The third and fourth requirements go together and mean that strong authentication is required and permissions set appropriately. However, we should also implement encryption on highly sensitive data and removable devices/mobile machines, with proper key-management processes, and Digital Rights Management (DRM) to prevent digital leakage. All data transmitted across public networks should be encrypted (whether sensitive or not).
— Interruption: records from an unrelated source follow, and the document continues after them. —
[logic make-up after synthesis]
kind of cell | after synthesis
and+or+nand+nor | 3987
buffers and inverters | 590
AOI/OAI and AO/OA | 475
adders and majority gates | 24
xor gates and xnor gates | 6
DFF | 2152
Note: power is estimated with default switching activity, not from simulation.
==> src/rtl/ivc_pkg.sv <==
package ivc_pkg;

    localparam int BYTE_W  = 8;
    localparam int PC_W    = 16;
    localparam int NSRC    = 4;
    localparam int SRC_W   = $clog2(NSRC);
    localparam int GIE_BIT = 7;
    localparam int TF0_BIT = 5;
    localparam int TF1_BIT = 7;
    localparam int T2F_BIT = 7;

    typedef enum logic [1:0] {
        LVL_NONE = 2'd0,
        LVL_LOW  = 2'd1,
        LVL_HIGH = 2'd2
    } lvl_e;

    typedef enum logic [1:0] {
        SQ_IDLE = 2'd0,
        SQ_LO   = 2'd1,
        SQ_HI   = 2'd2
    } sq_e;

    typedef struct packed {
        logic             hit;
        logic [SRC_W-1:0] src;
        lvl_e             lvl;
    } grant_t;

    // bit position of a source's enable / priority bit
    function automatic int en_pos(input int s);
        case (s)
            0:       return 1;
            1:       return 3;
            2:       return 4;
            default: return 5;
        endcase
    endfunction

    function automatic logic [PC_W-1:0] vec_of(input logic [SRC_W-1:0] s);
        case (s)
            2'd0:    return PC_W'(8'h0B);
            2'd1:    return PC_W'(8'h1B);
            2'd2:    return PC_W'(8'h23);
            default: return PC_W'(8'h2B);
        endcase
    endfunction

    // lowest set index wins
    function automatic logic [SRC_W-1:0] first_set(input logic [NSRC-1:0] v);
        logic [SRC_W-1:0] r;
        r = '0;
        for (int i = NSRC - 1; i >= 0; i--) begin
            if (v[i]) r = SRC_W'(i);
        end
        return r;
    endfunction

endpackage

==> src/rtl/ivc_arbiter.sv <==
module ivc_arbiter
    import ivc_pkg::*;
(
    input  logic [BYTE_W-1:0] ien_i,
    input  logic [BYTE_W-1:0] ipri_i,
    input  logic [BYTE_W-1:0] tctl_i,
    input  logic [BYTE_W-1:0] sctl_i,
    input  logic [BYTE_W-1:0] t2ctl_i,
    input  lvl_e              act_i,
    output grant_t            grant_o
);

    logic [NSRC-1:0] pend;
    logic [NSRC-1:0] req_hi;
    logic [NSRC-1:0] req_lo;

    assign pend = {t2ctl_i[T2F_BIT], |sctl_i[1:0], tctl_i[TF1_BIT], tctl_i[TF0_BIT]};

    generate
        for (genvar i = 0; i < NSRC; i++) begin : g_src
            localparam int EB = en_pos(i);
            assign req_hi[i] = pend[i] & ien_i[EB] & ipri_i[EB];
            assign req_lo[i] = pend[i] & ien_i[EB] & ~ipri_i[EB];
        end
    endgenerate

    always_comb begin
        grant_o = '0;
        if (ien_i[GIE_BIT]) begin
            if (act_i != LVL_HIGH && |req_hi) begin
                grant_o.hit = 1'b1;
                grant_o.lvl = LVL_HIGH;
                grant_o.src = first_set(req_hi);
            end else if (act_i == LVL_NONE && |req_lo) begin
                grant_o.hit = 1'b1;
                grant_o.lvl = LVL_LOW;
                grant_o.src = first_set(req_lo);
            end
        end
    end

endmodule

==> src/rtl/ivc_lvl_stack.sv <==
module ivc_lvl_stack
    import ivc_pkg::*;
#(
    parameter int DEPTH = 2
) (
    input  logic clk,
    input  logic rst,
    input  logic push_i,
    input  lvl_e push_lvl_i,
    input  logic pop_i,
    output lvl_e act_o
);

    lvl_e stk [DEPTH];

    always_ff @(posedge clk) begin
        if (rst) begin
            for (int k = 0; k < DEPTH; k++) stk[k] <= LVL_NONE;
        end else if (push_i) begin
            stk[0] <= push_lvl_i;
            for (int k = 1; k < DEPTH; k++) stk[k] <= stk[k-1];
        end else if (pop_i) begin
            for (int k = 0; k < DEPTH - 1; k++) stk[k] <= stk[k+1];
            stk[DEPTH-1] <= LVL_NONE;
        end
    end

    assign act_o = stk[0];

endmodule

==> src/rtl/ivc_push_seq.sv <==
module ivc_push_seq
    import ivc_pkg::*;
(
    input  logic              clk,
    input  logic              rst,
    input  logic              start_i,
    input  logic [SRC_W-1:0]  src_i,
    input  logic [PC_W-1:0]   pc_i,
    input  logic [BYTE_W-1:0] sp_i,
    output logic              busy_o,
    output logic              wr_en_o,
    output logic [BYTE_W-1:0] wr_addr_o,
    output logic [BYTE_W-1:0] wr_data_o,
    output logic              sp_wr_o,
    output logic [BYTE_W-1:0] sp_val_o,
    output logic              vec_ld_o,
    output logic [PC_W-1:0]   vec_addr_o,
    output logic              clr_tf0_o,
    output logic              clr_tf1_o
);

    localparam int HI_TOP = 2 * BYTE_W - 1;

    sq_e               st_q;
    logic [SRC_W-1:0]  src_q;
    logic [PC_W-1:0]   pc_q;
    logic [BYTE_W-1:0] sp_q;

    always_ff @(posedge clk) begin
        if (rst) begin
            st_q  <= SQ_IDLE;
            src_q <= '0;
            pc_q  <= '0;
            sp_q  <= '0;
        end else begin
            case (st_q)
                SQ_IDLE: if (start_i) begin
                    st_q  <= SQ_LO;
                    src_q <= src_i;
                    pc_q  <= pc_i;
                    sp_q  <= sp_i;
                end
                SQ_LO:   st_q <= SQ_HI;
                default: st_q <= SQ_IDLE;
            endcase
        end
    end

    assign busy_o     = (st_q != SQ_IDLE);
    assign wr_en_o    = busy_o;
    assign wr_addr_o  = (st_q == SQ_LO) ? sp_q + BYTE_W'(1) : sp_q + BYTE_W'(2);
    assign wr_data_o  = (st_q == SQ_LO) ? pc_q[BYTE_W-1:0] : pc_q[HI_TOP:BYTE_W];
    assign sp_wr_o    = (st_q == SQ_HI);
    assign sp_val_o   = sp_q + BYTE_W'(2);
    assign vec_ld_o   = (st_q == SQ_HI);
    assign vec_addr_o = vec_of(src_q);
    assign clr_tf0_o  = (st_q == SQ_LO) && (src_q == SRC_W'(0));
    assign clr_tf1_o  = (st_q == SQ_LO) && (src_q == SRC_W'(1));

endmodule
File: config.mk
export PLATFORM = sky130hd
export DESIGN_NAME = ring_dma_addr_gen
export DESIGN_NICKNAME = d
export VERILOG_FILES = /design/src/rtl/ring_dma_pkg.sv /design/src/rtl/ring_dma_step.sv /design/src/rtl/ring_dma_loop_ctrl.sv /design/src/rtl/ring_dma_pos_track.sv /design/src/rtl/ring_dma_addr_gen.sv
export SDC_FILE = /design/constraint.sdc
export NUM_CORES = 1
export LEC_CHECK = 0
export ABC_AREA = 1
export BUFFER_PORTS_ARGS = -buffer_cell sky130_fd_sc_hd__buf_4
export CAP_MARGIN = 5
export CORE_MARGIN = 2
export CORE_UTILIZATION = 60
export CTS_BUF_LIST = sky130_fd_sc_hd__clkbuf_8 sky130_fd_sc_hd__clkbuf_16
export CTS_CLUSTER_SIZE = 30
export DETAILED_ROUTE_END_ITERATION = 8
export PLACE_DENSITY = 0.83
export SYNTH_ARGS = -nofsm -noshare
export SYNTH_HDL_FRONTEND = slang
export SYNTH_SLANG_ARGS = --single-unit
File: constraint.sdc
create_clock -name clk -period 5.3 [get_ports clk]
set_input_delay 1.06 -clock clk [delete_from_list [all_inputs] [get_ports clk]]
set_output_delay 1.06 -clock clk [all_outputs]
set_load 0.01 [all_outputs]
<file path="config.mk">
export PLATFORM = sky130hd
export DESIGN_NAME = adc_seq_ctrl
export DESIGN_NICKNAME = d
export VERILOG_FILES = /design/src/rtl/adc_seq_pkg.sv /design/src/rtl/adc_prescale.sv /design/src/rtl/adc_trig_edge.sv /design/src/rtl/adc_conv_seq.sv /design/src/rtl/adc_seq_ctrl.sv
export SDC_FILE = /design/constraint.sdc
export NUM_CORES = 1
export LEC_CHECK = 0
export ABC_CLOCK_PERIOD_IN_PS = 2100
export BUFFER_PORTS_ARGS = -buffer_cell sky130_fd_sc_hd__buf_2
export CORE_MARGIN = 2
export CORE_UTILIZATION = 45
export DETAILED_ROUTE_END_ITERATION = 10
export GPL_TIMING_DRIVEN = 0
export PLACE_DENSITY = 0.77
export RECOVER_POWER = 25
export SLEW_MARGIN = 20
export SYNTH_ARGS = -nofsm -noshare
export SYNTH_HDL_FRONTEND = slang
export SYNTH_HIERARCHICAL = 1
export SYNTH_SLANG_ARGS = --single-unit
</file>
<file path="constraint.sdc">
create_clock -name clk -period 2.1 [get_ports clk]
set_input_delay 0.63 -clock clk [delete_from_list [all_inputs] [get_ports clk]]
set_output_delay 0.63 -clock clk [all_outputs]
set_load 0.02 [all_outputs]
</file>
### config.mk
export PLATFORM = sky130hd
export DESIGN_NAME = va_xlate_cache
export DESIGN_NICKNAME = d
export VERILOG_FILES = /design/src/rtl/xlate_pkg.sv /design/src/rtl/xlate_cam.sv /design/src/rtl/xlate_victim.sv /design/src/rtl/va_xlate_cache.sv
export SDC_FILE = /design/constraint.sdc
export NUM_CORES = 2
export LEC_CHECK = 0
export BUFFER_PORTS_ARGS = -buffer_cell sky130_fd_sc_hd__buf_2
export CORE_ASPECT_RATIO = 0.9
export CORE_UTILIZATION = 35
export DETAILED_ROUTE_END_ITERATION = 7
export PLACE_DENSITY = 0.48
export SYNTH_ARGS = -nofsm -noshare
export SYNTH_HDL_FRONTEND = slang
export SYNTH_SLANG_ARGS = --single-unit
### constraint.sdc
create_clock -name clk -period 3.6 [get_ports clk]
set_input_delay 0.54 -clock clk [delete_from_list [all_inputs] [get_ports clk]]
set_output_delay 0.54 -clock clk [all_outputs]
set_load 0.1 [all_outputs]
### src/rtl/xlate_pkg.sv
package xlate_pkg;

    localparam int PERM_W = 3;
    localparam int PERM_RD = 0;
    localparam int PERM_WR = 1;
    localparam int PERM_EX = 2;

    typedef enum logic [1:0] {
        ACC_READ  = 2'd0,
        ACC_WRITE = 2'd1,
        ACC_EXEC  = 2'd2,
        ACC_RSVD  = 2'd3
    } acc_e;

    // Returns 1 when the permission set allows the access kind.
    function automatic logic perm_allows(logic [PERM_W-1:0] perm, acc_e acc);
        logic ok;
        case (acc)
            ACC_READ:  ok = perm[PERM_RD];
            ACC_WRITE: ok = perm[PERM_WR];
            ACC_EXEC:  ok = perm[PERM_EX];
            default:   ok = 1'b0;
        endcase
        return ok;
    endfunction

endpackage

### src/rtl/xlate_cam.sv
module xlate_cam #(
    parameter int NUM_ENT = 8,
    parameter int VPN_W   = 30,
    parameter int ASID_W  = 8
) (
    input  logic [NUM_ENT-1:0]             vld,
    input  logic [NUM_ENT-1:0][VPN_W-1:0]  tag_vpn,
    input  logic [NUM_ENT-1:0][ASID_W-1:0] tag_asid,
    input  logic [VPN_W-1:0]               key_vpn,
    input  logic [ASID_W-1:0]              key_asid,
    output logic [NUM_ENT-1:0]             match
);

    // One comparator per slot, all working in parallel.
    for (genvar g = 0; g < NUM_ENT; g++) begin : g_cmp
        assign match[g] = vld[g]
                       && (tag_vpn[g] == key_vpn)
                       && (tag_asid[g] == key_asid);
    end

endmodule

### src/rtl/xlate_victim.sv
module xlate_victim #(
    parameter int NUM_ENT = 8,
    parameter int IDX_W   = 3
) (
    input  logic [NUM_ENT-1:0] vld,
    input  logic [IDX_W-1:0]   rr_ptr,
    output logic [IDX_W-1:0]   slot,
    output logic               use_rr
);

    // The lowest free slot wins. With no free slot, fall back to the pointer.
    always_comb begin
        slot   = rr_ptr;
        use_rr = 1'b1;
        for (int i = NUM_ENT - 1; i >= 0; i--) begin
            if (!vld[i]) begin
                slot   = IDX_W'(i);
                use_rr = 1'b0;
            end
        end
    end

endmodule

### src/rtl/va_xlate_cache.sv
module va_xlate_cache
    import xlate_pkg::*;
#(
    parameter int NUM_ENT = 8,
    parameter int VPN_W   = 30,
    parameter int ASID_W  = 8,
    parameter int PPN_W   = 21,
    parameter int OFF_W   = 13
) (
    input  logic                     clk,
    input  logic                     rst_n,
    input  logic                     lk_valid,
    input  logic [VPN_W-1:0]         lk_vpn,
    input  logic [ASID_W-1:0]        lk_asid,
    input  logic [OFF_W-1:0]         lk_off,
    input  logic [1:0]               lk_acc,
    input  logic                     rf_valid,
    input  logic [VPN_W-1:0]         rf_vpn,
    input  logic [ASID_W-1:0]        rf_asid,
    input  logic [PPN_W-1:0]         rf_ppn,
    input  logic [PERM_W-1:0]        rf_perm,
    input  logic                     fl_all,
    input  logic                     fl_one,
    input  logic [ASID_W-1:0]        fl_asid,
    output logic                     rsp_valid,
    output logic                     rsp_hit,
    output logic                     rsp_miss,
    output logic                     rsp_fault,
    output logic [PPN_W-1:0]         rsp_ppn,
    output logic [PPN_W+OFF_W-1:0]   rsp_pa
);

    localparam int IDX_W = (NUM_ENT > 1) ? $clog2(NUM_ENT) : 1;
    localparam int PA_W  = PPN_W + OFF_W;
    localparam logic [IDX_W-1:0] LAST_IDX = IDX_W'(NUM_ENT - 1);

    typedef struct packed {
        logic [NUM_ENT-1:0]             vld;
        logic [NUM_ENT-1:0][VPN_W-1:0]  vpn;
        logic [NUM_ENT-1:0][ASID_W-1:0] asid;
        logic [NUM_ENT-1:0][PPN_W-1:0]  ppn;
        logic [NUM_ENT-1:0][PERM_W-1:0] perm;
        logic [IDX_W-1:0]               rr;
        logic                           o_vld;
        logic                           o_hit;
        logic                           o_miss;
        logic                           o_flt;
        logic [PPN_W-1:0]               o_ppn;
        logic [PA_W-1:0]                o_pa;
    } state_t;

    state_t s_q, s_d;

    logic [NUM_ENT-1:0] lk_match;
    logic [NUM_ENT-1:0] rf_match;
    logic [NUM_ENT-1:0] valid_q;
    logic [IDX_W-1:0]   vic_slot;
    logic               vic_use_rr;

    assign valid_q = s_q.vld;

    // Search port for lookups.
    xlate_cam #(
        .NUM_ENT (NUM_ENT),
        .VPN_W   (VPN_W),
        .ASID_W  (ASID_W)
    ) u_cam_lk (
        .vld      (s_q.vld),
        .tag_vpn  (s_q.vpn),
        .tag_asid (s_q.asid),
        .key_vpn  (lk_vpn),
        .key_asid (lk_asid),
        .match    (lk_match)
    );

    // Search port for refills: finds an existing copy to rewrite.
    xlate_cam #(
        .NUM_ENT (NUM_ENT),
        .VPN_W   (VPN_W),
        .ASID_W  (ASID_W)
    ) u_cam_rf (
        .vld      (s_q.vld),
        .tag_vpn  (s_q.vpn),
        .tag_asid (s_q.asid),
        .key_vpn  (rf_vpn),
        .key_asid (rf_asid),
        .match    (rf_match)
    );

    xlate_victim #(
        .NUM_ENT (NUM_ENT),
        .IDX_W   (IDX_W)
    ) u_victim (
        .vld    (s_q.vld),
        .rr_ptr (s_q.rr),
        .slot   (vic_slot),
        .use_rr (vic_use_rr)
    );

    logic [PPN_W-1:0]  hit_ppn;
    logic [PERM_W-1:0] hit_perm;
    logic              any_hit;
    logic              allowed;
    logic [IDX_W-1:0]  rf_idx;
    logic [IDX_W-1:0]  wr_idx;

    always_comb begin
        s_d = s_q;

        // Gather the single matching entry (an OR of one-hot selections).
        hit_ppn  = '0;
        hit_perm = '0;
        for (int i = 0; i < NUM_ENT; i++) begin
            if (lk_match[i]) begin
                hit_ppn  = hit_ppn  | s_q.ppn[i];
                hit_perm = hit_perm | s_q.perm[i];
            end
        end
        any_hit = |lk_match;
        allowed = perm_allows(hit_perm, acc_e'(lk_acc));

        // Response, taken from the contents before this cycle's update.
        s_d.o_vld  = lk_valid;
        s_d.o_hit  = lk_valid && any_hit && allowed;
        s_d.o_flt  = lk_valid && any_hit && !allowed;
        s_d.o_miss = lk_valid && !any_hit;
        s_d.o_ppn  = (lk_valid && any_hit && allowed) ? hit_ppn : '0;
        s_d.o_pa   = (lk_valid && any_hit && allowed) ? {hit_ppn, lk_off} : '0;

        // Slot of an existing copy of the refill translation.
        rf_idx = '0;
        for (int i = 0; i < NUM_ENT; i++) begin
            if (rf_match[i]) begin
                rf_idx = IDX_W'(i);
            end
        end
        wr_idx = (|rf_match) ? rf_idx : vic_slot;

        // Contents update: a flush overrides a refill in the same cycle.
        if (fl_all) begin
            s_d.vld = '0;
        end else if (fl_one) begin
            for (int i = 0; i < NUM_ENT; i++) begin
                if (s_q.asid[i] == fl_asid) begin
                    s_d.vld[i] = 1'b0;
                end
            end
        end else if (rf_valid) begin
            s_d.vld[wr_idx]  = 1'b1;
            s_d.vpn[wr_idx]  = rf_vpn;
            s_d.asid[wr_idx] = rf_asid;
            s_d.ppn[wr_idx]  = rf_ppn;
            s_d.perm[wr_idx] = rf_perm;
            if (!(|rf_match) && vic_use_rr) begin
                s_d.rr = (s_q.rr == LAST_IDX) ? '0 : s_q.rr + 1'b1;
            end
        end
    end

    always_ff @(posedge clk) begin
        if (!rst_n) begin
            s_q <= '0;
        end else begin
            s_q <= s_d;
        end
    end

    assign rsp_valid = s_q.o_vld;
    assign rsp_hit   = s_q.o_hit;
    assign rsp_miss  = s_q.o_miss;
    assign rsp_fault = s_q.o_flt;
    assign rsp_ppn   = s_q.o_ppn;
    assign rsp_pa    = s_q.o_pa;

endmodule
Is there anyone who doesn’t follow point 5? You’d also think that the zyxst (6th) recommendation would be followed by all organisations, but this isn’t the case. You must have proper patch management procedures as these are critical to securing potential vulnerabilities. However, how many times do you see that the state of the server or service is lagging behind the latest patches? I have seen many commercial outfits developing web applications that are not secure as security is an afterthought and not embedded in the development cycle. This means that, even if you don’t write your own applications, you must check third party applications that you intend to use on your network. Make sure that they have been developed using secure coding guidelines and have been independently tested. An example of not taking it for granted is Apple, who has no formal security program (ref.).
The seventh recommendation sounds obvious again, but it isn’t followed even by many of those covered by the PCI DSS. Restrict access to your data by business need to know. Does your network administrator need to know everyone’s personnel details and payroll? No, so make sure they don’t have access. This is an often overlooked problem, but many organisations rely on people not looking rather than actually protecting the data. How many examples can you quote of companies, and government organisations, losing confidential data that they should never have been able to access? An example springs to mind of a large retailer that lost the names, addresses and credit card numbers of millions of customers, which were copied onto a laptop. Why would you need all this data? Presumably you want it for business intelligence purposes and data analysis. This can, and should, be delivered live through secure channels, not done from a local copy. Why do you need their credit card number though? The point is that it shouldn’t be possible to extract this data and store it on the laptop in the first place. The next two are also related to this and a previous point of requiring strong authentication, which means that you must not allow sharing of user accounts by employees (especially executives giving passwords to PAs!).
Recommendations 10 and 11 deal with monitoring and testing the network. In order to make sure that your system is functioning as expected and that your security mechanisms are appropriate and don’t have vulnerabilities, you need to monitor the network and regularly test it for vulnerabilities. Every time a significant change is made to the network, its impact on the network should be assessed and tested.
The final recommendation is to maintain an information security policy. This must cover all forms of information though, not just electronic. It should be very clear and all employees should be trained in its content and abide by the policy or face punitive measures. Employees should have to sign a copy of the security policy, stating that they have read it, understand its content and agree to abide by it. However, this has no teeth if you do not adequately train all of your employees and update them regularly on the policy and any changes.
The PCI DSS recommendations can and should be adopted by all organisations, not just those involved in payment card transactions.